J:これね、最近なんか売りたいと思って、ちびちび目立つところに置いてたんですよ。そしたら丸善さんでこんな上位にいる。そうか、すでにこんな売れている本だったんだって。

M:これは営業さんの力ですよ。お店に合いますよって提案されて、それで置いてみたら売れちゃった。

J:そうなんですか。実は僕もいま営業さんに言われて仕掛けている『モルヒネ』がそんな感じです。あれ? もしかして『モルヒネ』の帯にあるMさんって、Mさんですか。
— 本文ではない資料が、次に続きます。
`src/design/dcb_pkg.sv`:
```
// Shared types, codes and defaults of the batched 2-D convolution block.
// Depends on nothing; imported by every module of the block but dcb_ram.
package dcb_pkg;

  // Default sizes of the stores and arithmetic
  localparam int DEF_IN_DEPTH     = 4096;
  localparam int DEF_WEIGHT_DEPTH = 4096;
  localparam int DEF_OUT_DEPTH    = 4096;
  localparam int DEF_DATA_WIDTH   = 16;
  localparam int DEF_ACC_WIDTH    = 48;

  // Fixed field widths
  localparam int INDEX_W  = 12;
  localparam int VALUE_W  = 16;
  localparam int RESULT_W = 48;
  localparam int PADDR_W  = 5;
  localparam int PDATA_W  = 32;

  // Item kinds
  typedef enum logic [1:0] {
    KIND_LOAD_IN  = 2'd0,
    KIND_LOAD_W   = 2'd1,
    KIND_RUN      = 2'd2,
    KIND_READ     = 2'd3
  } kind_t;

  // Register indexes
  typedef enum logic [2:0] {
    REG_BATCH    = 3'd0,
    REG_IN_CH    = 3'd1,
    REG_OUT_CH   = 3'd2,
    REG_OUT_ROWS = 3'd3,
    REG_OUT_COLS = 3'd4,
    REG_KERNEL   = 3'd5
  } reg_idx_t;

  typedef struct packed {
    logic [4:0] batch_size;
    logic [4:0] in_channels;
    logic [4:0] out_channels;
    logic [5:0] out_rows;
    logic [5:0] out_cols;
    logic [2:0] kernel_size;
  } cfg_t;

  typedef enum logic [2:0] {
    ST_IDLE,
    ST_SIZE1,
    ST_SIZE2,
    ST_MAC,
    ST_DRAIN
  } state_t;

  // Controller to datapath
  typedef struct packed {
    logic wr_in;
    logic wr_w;
    logic rd_out;
    logic load_out;
    logic init;
    logic step;
  } cmd_t;

  // Datapath to controller
  typedef struct packed {
    logic size_bad;
    logic empty;
    logic all_last;
    logic pipe_busy;
  } sts_t;

endpackage

```
`src/design/dcb_ctrl.sv`:
```
// Controller: handshake, run sequencing and result word control.
// Depends on dcb_pkg for state_t, cmd_t and sts_t.
module dcb_ctrl (
  input  logic          clk,
  input  logic          rst,
  input  logic          in_valid,
  input  logic [1:0]    in_kind,
  output logic          in_ready,
  output logic          out_valid,
  input  logic          out_ready,
  input  dcb_pkg::sts_t sts,
  output dcb_pkg::cmd_t cmd
);
  import dcb_pkg::*;

  state_t state, state_next;
  logic   rd_pend;
  logic   accept;
  kind_t  kind;

  assign kind     = kind_t'(in_kind);
  assign in_ready = (state == ST_IDLE) && !rd_pend && (!out_valid || out_ready);
  assign accept   = in_valid && in_ready;

  // Hold state, read pending flag and result valid
  always_ff @(posedge clk) begin
    if (rst) begin
      state     <= ST_IDLE;
      rd_pend   <= 1'b0;
      out_valid <= 1'b0;
    end else begin
      state   <= state_next;
      rd_pend <= cmd.rd_out;
      if (cmd.load_out) begin
        out_valid <= 1'b1;
      end else if (out_ready) begin
        out_valid <= 1'b0;
      end
    end
  end

  // Next state and commands
  always_comb begin
    state_next   = state;
    cmd          = '0;
    cmd.load_out = rd_pend;
    unique case (state)
      ST_IDLE: begin
        if (accept) begin
          unique case (kind)
            KIND_LOAD_IN: cmd.wr_in  = 1'b1;
            KIND_LOAD_W:  cmd.wr_w   = 1'b1;
            KIND_RUN:     state_next = ST_SIZE1;
            KIND_READ:    cmd.rd_out = 1'b1;
            default: ;
          endcase
        end
      end
      ST_SIZE1: state_next = ST_SIZE2;
      ST_SIZE2: begin
        cmd.init   = 1'b1;
        state_next = (sts.size_bad || sts.empty) ? ST_IDLE : ST_MAC;
      end
      ST_MAC: begin
        cmd.step = 1'b1;
        if (sts.all_last) begin
          state_next = ST_DRAIN;
        end
      end
      ST_DRAIN: begin
        if (!sts.pipe_busy) begin
          state_next = ST_IDLE;
        end
      end
      default: state_next = ST_IDLE;
    endcase
  end
endmodule

```
`config.mk`:
```
export PLATFORM = sky130hd
export DESIGN_NAME = dcb_ctrl
export DESIGN_NICKNAME = d
export VERILOG_FILES = /design/src/design/dcb_pkg.sv /design/src/design/dcb_ctrl.sv
export SDC_FILE = /design/constraint.sdc
export NUM_CORES = 1
export LEC_CHECK = 0
export BUFFER_PORTS_ARGS = -buffer_cell sky130_fd_sc_hd__buf_2
export CAP_MARGIN = 10
export CORE_AREA = 2 2 39 41
export CTS_CLUSTER_DIAMETER = 40
export DETAILED_ROUTE_END_ITERATION = 8
export DIE_AREA = 0 0 41 43
export SYNTH_ARGS = -nofsm -noshare
export SYNTH_HDL_FRONTEND = slang
export SYNTH_SLANG_ARGS = --single-unit
```
`constraint.sdc`:
```
create_clock -name clk -period 3.7 [get_ports clk]
set_input_delay 0.37 -clock clk [delete_from_list [all_inputs] [get_ports clk]]
set_output_delay 0.37 -clock clk [all_outputs]
set_load 0.005 [all_outputs]
```
==> results.md <==
- Run status: completed
- Min Clock Period, post-route: 1.979 ns
- Final number of hold-violating endpoints: 0
- Worst-case headroom to the max-slew limit: 75.85%
- Post-CTS setup buffer count: 0
- LEAKAGE: 0.1927 nW
- All-layer global routing usage: 10.23%
- Most frequent standard cell in the layout excluding fill and tap cells: sky130_fd_sc_hd__buf_2
- Number of synthesized register bits: 5
- Pre-Repair DR Iteration Count: 3
- Routed length per instance: 10.25 um
- Final hold slack: 0.3816 ns
- # port buffers: 17
- Clock latency of the later-clocked register in the worst-skew pair: 0.23 ns
- TNS Setup: 0 ns
- Reg-to-reg critical path startpoint: state[0]$_SDFFE_PP0P_
- Worst Clk Skew: 0.001410 ns
- Fraction of power consumed by combinational cells: 15.5%
- Required time of the worst setup path: 3.33 ns
- Reg2Reg Setup Slack: 2.19 ns
- Post-CTS sizing: 0
- Drc violations: 0
- Number of distinct standard cells referenced by the synthesized netlist: 24
- Post-placement cell count: 69
- Inserted Clock Buffers: 3
- Number of warnings issued by yosys: 0
- Maximum clock insertion buffer count: 2
- CTS Sinks: 5
- Count of filler cells inserted in the layout: 158
- Post-route clock period utilization: 53.49%
- Number of antenna repair diodes: 0
- Number of nets in the final layout: 68
- Post-synth top area share: 30.53%
- Switching share of total power: 23.16%
- Peak Freq: 0.5053 GHz
- Setup slack after layout: 1.721 ns
- Total setup violations reported at the end of the flow: 0
- Origin of the worst min-delay path: rst
- Non-Filler Cell Area, Final: 440.4 um^2
- Total vias in the final route: 351
- Depth of the CTS H-tree: 1
- CP Capture Type: output port
- Via count of the first global-routing pass: 305
- Antenna viol nets, final: 0
- Final RePlAce weighted congestion: 0.6437
- Starting density of the core: 23.69%
- Clk pin slew, worst setup/hold paths: 0.04 ns
- Maximum cell stage delay along the critical path: 0.37 ns
- Critical path, cell by cell: nor3_1, nor3b_2, nand2_1, nor3b_1, buf_2
- Post-Syn Instances: 38
- Setup repair after global routing missed its margin: no
- # IOs: 18
- Setup CP Type: flip-flop to output port
- Path type of the worst min-delay path: primary input to flip-flop
- Initial antenna violation count: 0
- Clock power frac: 43.5%
- Maximum fanout along the worst path: 10
- Kind of start point of the critical path: flip-flop
- Largest net degree at the start of global routing: 11
- Total area of multi-input combinational cells: 201.4 um^2
- Timing startpoint of the critical path: state[0]$_SDFFE_PP0P_
- Area of the core region: 1384 um^2
- Max cap viols: 0
- Net Sw Power: 32.25 uW
- Post-Layout Cell Count: 73
- GR Overflow Total: 0
- Pre-CTS WS: 1.955 ns
- Layout cell share with drive strength beyond 1: 40.35%
- DRT Wirelength: 748 um
- Detailed Route Iter0 Violations: 3
- Arrival time reported for the critical path endpoint: 1.61 ns
- Global-route wire length before repair: 1.173 mm
- Worst IR drop on VDD: 0.1783 mV
- CTS tree: built
- Cell Area, Placed: 414.1 um^2
- Register Area: 100.1 um^2
- DIE AREA: 1763 um^2
- Width of the die: 41 um
- Count of pins over their slew limit: 0
- Reg power frac: 41.0%
- Synthesized area divided by synthesized cell count: 8.627 um^2
- Post-synthesis instance area: 327.8 um^2
- Vertical die dimension: 43 um
- Detail Placement HPWL: 628.8 um
- Dominant cells by area after synthesis: sky130_fd_sc_hd__dfxtp_1 (31%), sky130_fd_sc_hd__nor4_4 (6.5%), sky130_fd_sc_hd__nor3_1 (6.1%)
- Post-Synthesis Net Count: 48
- Worst-Margin Slew: 0.3615 ns
- Growth of design area from synthesis to finish: 34.35%
- Post-CTS Hold Buffers: 0
- CTS root buffer: sky130_fd_sc_hd__clkbuf_4
- Fraction of the yosys area taken by sequential cells: 30.53%
- DR vias/cell: 4.808
- Dominant cell type by area after synthesis: sky130_fd_sc_hd__dfxtp_1
- Std-Cell Rows: 14
- Areal power density over the cells: 316.1 nW/um^2
- Power Internal: 107.0 uW
- Commonest cells after routing, fill and taps aside: sky130_fd_sc_hd__buf_2 (17), sky130_fd_sc_hd__nor2_1 (5), sky130_fd_sc_hd__dfxtp_1 (5)
- Worst-path cell with the longest stage delay: sky130_fd_sc_hd__dfxtp_1
## power groups by stage
stage / combinational [mW] / clock (mW) / sequential [mW]
after floorplan: 0.0123 / 0 / 0.0573
after global placement: 0.0215 / 0 / 0.0579
after detailed placement: 0.0220 / 0 / 0.0580
after CTS: 0.0221 / 0.0643 / 0.0570
after global routing: 0.0242 / 0.0699 / 0.0572
final: 0.0216 / 0.0605 / 0.0571
## final timing paths
kind              cells past startpoint               endpoint
setup / recovery                      5                 cmd[4]
hold / removal                        2  state[0]$_SDFFE_PP0P_
setup reg to reg                      4  state[2]$_SDFFE_PP0P_
hold reg to reg                       1  state[1]$_SDFFE_PP0P_
## layout make-up
class	instances	share of cell area, %
clock buffer	4	5.966
inverter	2	1.705
multi-input combinational	29	45.74
sequential	5	22.73
tap	16	4.545
timing repair buffer	17	19.32
## metrics by stage
step	total power [mW]	utilization, %
5_1_grt	0.1513	31.83
2_1_floorplan	0.06960	-
6_report	0.1392	31.83
3_3_place_gp	0.07941	29.93
4_1_cts	0.1434	31.83
3_5_place_dp	0.07995	29.93
## worst max-delay path, delay by kind of cell (launching register included)
kind,cells,cell delay (ns)
buffers and inverters,1,0.13
AND/OR/NAND/NOR,4,0.87
flip-flops,1,0.37
## kinds of logic (layout without fill, tap and decap cells)
group                  Yosys count  in the layout  synth area share (%)
AND/OR/NAND/NOR                 23             23                 48.48
AO/OA/AOI/OAI                    6              6                 12.98
flip-flops                       5              5                 30.54
buffers and inverters            4             23                 8.017
## cell usage after synthesis
cell type                  number
sky130_fd_sc_hd__a21oi_1        1
sky130_fd_sc_hd__nor2b_1        1
sky130_fd_sc_hd__buf_6          1
sky130_fd_sc_hd__or4b_4         1
sky130_fd_sc_hd__and3_1         1
sky130_fd_sc_hd__nand3_1        1
sky130_fd_sc_hd__nor4bb_1       1
sky130_fd_sc_hd__inv_1          2
sky130_fd_sc_hd__nor4b_1        1
sky130_fd_sc_hd__nand2_1        2
sky130_fd_sc_hd__nor4_4         1
sky130_fd_sc_hd__dfxtp_1        5
sky130_fd_sc_hd__nor3b_1        2
sky130_fd_sc_hd__or2b_1         1
sky130_fd_sc_hd__o211ai_1       1
sky130_fd_sc_hd__nor3_1         4
sky130_fd_sc_hd__buf_4          1
sky130_fd_sc_hd__o31ai_1        1
sky130_fd_sc_hd__o41ai_1        1
sky130_fd_sc_hd__a211oi_1       1
sky130_fd_sc_hd__nor3b_2        1
sky130_fd_sc_hd__nand2b_1       1
sky130_fd_sc_hd__a31oi_1        1
sky130_fd_sc_hd__nor2_1         5
## registers in the layout, summed over array words and instances (netlist names)
name	flops
rd_pend	1
state	3
out_valid	1
## metal layers
layer	global-route usage (%)	share of wire [%]	up-vias
met5	0	0	-
met1	10.26	42	164
met4	8.000	0.80	0
li1	-	-	181
met3	3.141	3.5	2
met2	16.25	54	4
No activity file was read; power rests on OpenSTA's default activity.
あっ、そうなんや。これ激売れしてます。ありがとうございます(笑)。

M:売れましたねえ。読んで面白かったし、これは売れるんじゃないかって、POP立てたんです。「うずくまって泣きました」って。そうしたらバーンと売れちゃった。

J:ああいうPOPって、迷います? 何種類か書きます?

M:一つのタイトルに一種類しか書かないですね。ただ1、2ヵ月経って古くさくなってくると、ちょっと書くとこ変えようかなって、書き換えることはあります。

J:POP立てて、失敗したものってあります?

M:ありますよ(笑)。

J:あるんだ。よかった(笑)。

M:やっぱりいろいろ書いてみて、反応見て。『煩悩カフェ』だって、普通に並べても売れないですからね。
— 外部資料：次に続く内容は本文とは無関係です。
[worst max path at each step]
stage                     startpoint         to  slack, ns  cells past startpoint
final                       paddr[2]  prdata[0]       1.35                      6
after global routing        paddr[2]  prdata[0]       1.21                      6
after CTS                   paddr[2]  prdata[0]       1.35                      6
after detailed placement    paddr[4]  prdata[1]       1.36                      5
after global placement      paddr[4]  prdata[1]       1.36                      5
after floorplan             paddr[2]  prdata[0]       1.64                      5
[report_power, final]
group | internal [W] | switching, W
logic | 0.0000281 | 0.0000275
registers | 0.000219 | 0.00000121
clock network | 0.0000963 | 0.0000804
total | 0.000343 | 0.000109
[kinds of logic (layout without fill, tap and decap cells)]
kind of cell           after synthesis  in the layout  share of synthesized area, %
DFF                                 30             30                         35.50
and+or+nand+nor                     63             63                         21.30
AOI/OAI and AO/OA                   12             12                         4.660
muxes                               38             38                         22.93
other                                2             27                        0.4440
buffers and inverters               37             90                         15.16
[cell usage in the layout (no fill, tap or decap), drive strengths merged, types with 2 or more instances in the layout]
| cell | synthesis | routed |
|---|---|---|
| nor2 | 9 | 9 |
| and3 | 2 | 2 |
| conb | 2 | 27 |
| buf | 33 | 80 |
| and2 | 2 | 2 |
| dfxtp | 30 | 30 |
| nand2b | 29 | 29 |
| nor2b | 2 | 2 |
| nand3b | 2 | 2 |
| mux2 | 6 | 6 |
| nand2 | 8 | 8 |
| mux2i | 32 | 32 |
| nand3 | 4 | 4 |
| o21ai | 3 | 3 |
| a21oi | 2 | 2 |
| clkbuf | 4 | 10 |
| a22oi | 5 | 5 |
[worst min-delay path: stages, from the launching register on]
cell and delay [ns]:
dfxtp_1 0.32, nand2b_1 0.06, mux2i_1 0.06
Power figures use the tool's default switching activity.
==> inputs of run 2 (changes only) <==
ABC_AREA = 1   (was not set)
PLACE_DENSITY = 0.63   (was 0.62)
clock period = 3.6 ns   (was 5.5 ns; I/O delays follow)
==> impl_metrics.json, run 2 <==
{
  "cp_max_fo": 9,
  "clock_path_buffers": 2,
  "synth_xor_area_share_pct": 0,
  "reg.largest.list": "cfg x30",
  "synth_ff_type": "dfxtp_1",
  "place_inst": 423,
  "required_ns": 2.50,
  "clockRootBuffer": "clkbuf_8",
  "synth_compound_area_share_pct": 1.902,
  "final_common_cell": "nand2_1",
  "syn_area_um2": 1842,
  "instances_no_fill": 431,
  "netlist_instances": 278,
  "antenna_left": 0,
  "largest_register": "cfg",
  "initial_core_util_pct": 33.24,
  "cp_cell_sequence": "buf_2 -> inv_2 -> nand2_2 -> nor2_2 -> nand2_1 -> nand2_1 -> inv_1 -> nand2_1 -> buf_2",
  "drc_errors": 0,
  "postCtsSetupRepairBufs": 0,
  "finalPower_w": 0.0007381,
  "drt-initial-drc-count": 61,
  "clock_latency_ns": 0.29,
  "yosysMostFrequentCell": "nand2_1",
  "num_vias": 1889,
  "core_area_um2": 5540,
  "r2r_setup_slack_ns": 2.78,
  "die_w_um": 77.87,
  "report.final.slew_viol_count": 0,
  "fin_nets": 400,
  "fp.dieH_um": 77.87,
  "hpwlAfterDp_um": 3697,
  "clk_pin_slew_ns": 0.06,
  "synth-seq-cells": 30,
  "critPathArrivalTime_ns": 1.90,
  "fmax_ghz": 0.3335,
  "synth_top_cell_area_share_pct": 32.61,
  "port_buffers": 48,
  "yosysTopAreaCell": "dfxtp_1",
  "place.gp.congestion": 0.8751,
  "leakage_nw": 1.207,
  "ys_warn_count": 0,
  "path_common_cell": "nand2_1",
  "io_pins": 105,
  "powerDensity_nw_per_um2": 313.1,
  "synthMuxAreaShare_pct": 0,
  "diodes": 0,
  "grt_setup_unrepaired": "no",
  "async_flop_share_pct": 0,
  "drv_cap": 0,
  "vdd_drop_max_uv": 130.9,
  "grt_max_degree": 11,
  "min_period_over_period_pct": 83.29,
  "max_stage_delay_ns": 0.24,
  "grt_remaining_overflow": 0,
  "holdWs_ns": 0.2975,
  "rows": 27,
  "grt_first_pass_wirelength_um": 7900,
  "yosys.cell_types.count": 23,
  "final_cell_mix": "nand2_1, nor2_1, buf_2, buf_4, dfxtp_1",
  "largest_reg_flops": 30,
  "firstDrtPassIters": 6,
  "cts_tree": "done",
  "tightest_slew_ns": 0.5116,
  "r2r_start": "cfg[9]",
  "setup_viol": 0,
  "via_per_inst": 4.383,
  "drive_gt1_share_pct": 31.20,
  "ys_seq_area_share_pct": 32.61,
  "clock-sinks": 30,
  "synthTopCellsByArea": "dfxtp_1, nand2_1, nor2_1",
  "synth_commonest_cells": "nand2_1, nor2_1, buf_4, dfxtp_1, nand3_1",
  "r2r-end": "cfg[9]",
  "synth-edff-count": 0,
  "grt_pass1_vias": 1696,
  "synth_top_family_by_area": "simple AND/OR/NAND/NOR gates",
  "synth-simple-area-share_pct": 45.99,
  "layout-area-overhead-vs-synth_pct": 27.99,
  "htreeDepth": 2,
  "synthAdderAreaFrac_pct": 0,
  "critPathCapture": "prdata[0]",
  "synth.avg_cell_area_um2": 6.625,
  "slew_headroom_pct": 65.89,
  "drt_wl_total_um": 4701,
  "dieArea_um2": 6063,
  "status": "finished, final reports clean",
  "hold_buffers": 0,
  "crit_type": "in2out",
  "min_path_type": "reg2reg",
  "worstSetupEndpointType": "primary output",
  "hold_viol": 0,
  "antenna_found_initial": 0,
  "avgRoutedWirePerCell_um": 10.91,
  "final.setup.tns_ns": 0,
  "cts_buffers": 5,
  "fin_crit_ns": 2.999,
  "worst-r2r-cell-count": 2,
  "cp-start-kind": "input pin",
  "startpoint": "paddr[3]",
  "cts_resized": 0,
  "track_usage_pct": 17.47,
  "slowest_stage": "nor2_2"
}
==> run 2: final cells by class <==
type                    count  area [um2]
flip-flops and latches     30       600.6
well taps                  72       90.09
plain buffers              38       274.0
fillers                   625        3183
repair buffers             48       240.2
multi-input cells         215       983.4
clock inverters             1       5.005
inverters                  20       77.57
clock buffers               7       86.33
J:あとPOPでこれ書いたら恥ずかしいってありませんか。

M:あります。「うずくまって泣きました」だって恥ずかしかったですよ。周りの人間にウソつくなとか言われましたもん(笑)。

J:ああいうの書かれへんなあ。一皮剥けないと。そもそも好きな本をみんなに薦めたいっていう気持ちがあんまりなくて、ただ買いに来たお客様が間違いなく見つけられればいいと思っているんですよ。

M:でも訊かれたりしないですか。うちなんか病院が近いんで、入院患者さんやお見舞いの人に何かない?って訊かれることが多くて。

J:ああ、ありますね。あれって困りますよね。

M:困りますよ。とりあえず主人公は死んじゃいけない。でも結局、死ぬの多いんですよ。

J:何かお薦めあります? 教えてください(笑)。

M:ええっと、まあ、これも死んじゃうんですけど『流星ワゴン』は、面白いからいつもお薦めしてますね。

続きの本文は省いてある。